LAS VEGAS (AP) - An Arizona investigator said Thursday he is confident a baby left at a Las Vegas-area church is the same one authorities have for weeks been searching for across three states.

Mohave County attorney's office investigator Steve Auld said authorities tracked down the people who dropped off the baby at the Portals to Glory Pentecostal church near Las Vegas last week.

The reported parents, Nicholios Nealy and Octavia Jackson, remained jailed in Arizona, and face felony charges including custodial interference and perjury.
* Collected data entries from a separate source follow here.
File: config.mk
export PLATFORM = sky130hd
export DESIGN_NAME = instruction_fetch
export DESIGN_NICKNAME = d
export VERILOG_FILES = /design/src/rtl/instruction_fetch.sv
export SDC_FILE = /design/constraint.sdc
export NUM_CORES = 1
export LEC_CHECK = 0
export BUFFER_PORTS_ARGS = -buffer_cell sky130_fd_sc_hd__buf_2
export CAP_MARGIN = 20
export CORE_AREA = 4 4 171 173
export CTS_CLUSTER_DIAMETER = 120
export DETAILED_ROUTE_END_ITERATION = 10
export DIE_AREA = 0 0 175 177
export PLACE_DENSITY = 0.41
export RECOVER_POWER = 50
export SLEW_MARGIN = 20
export SYNTH_ARGS = -nofsm -noshare
export SYNTH_HDL_FRONTEND = slang
export SYNTH_SLANG_ARGS = --single-unit
File: constraint.sdc
create_clock -name clk -period 5.45 [get_ports clk]
set_input_delay 0.8175 -clock clk [delete_from_list [all_inputs] [get_ports clk]]
set_output_delay 0.8175 -clock clk [all_outputs]
set_load 0.005 [all_outputs]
The case began in April, when the couple's three other reported children were taken into protective custody while the family lived in Arizona near the Nevada border. It was during a related hearing with Jackson that investigators discovered she had given birth in February in Las Vegas. The couple also previously lived in San Diego.

Jackson was then arrested after denying she had given birth and refusing to provide information about the girl.

Auld said the father around June 5 dropped off the baby with a family in the Las Vegas area he knew through a local Black Hebrew Israelites church.

The three people who cared for the baby are not related to the parents. It's not clear if the people will face any charges for harboring the girl because they have been cooperative with police, Auld said.

Full paternity testing and DNA confirmation are ongoing, with results expected in two weeks, which will now be used in the parents' criminal case. Auld said he was 99.5 percent sure it's the same child.

The testing "allows us to be sure that we have the correct baby. The baby doesn't even have a name or birth certificate," Auld said. "With no one telling us the truth, we needed some scientific evidence to back ourselves up."

Authorities believe the parents tried to hide the baby so Arizona state officials would not take her into protective custody, Auld said.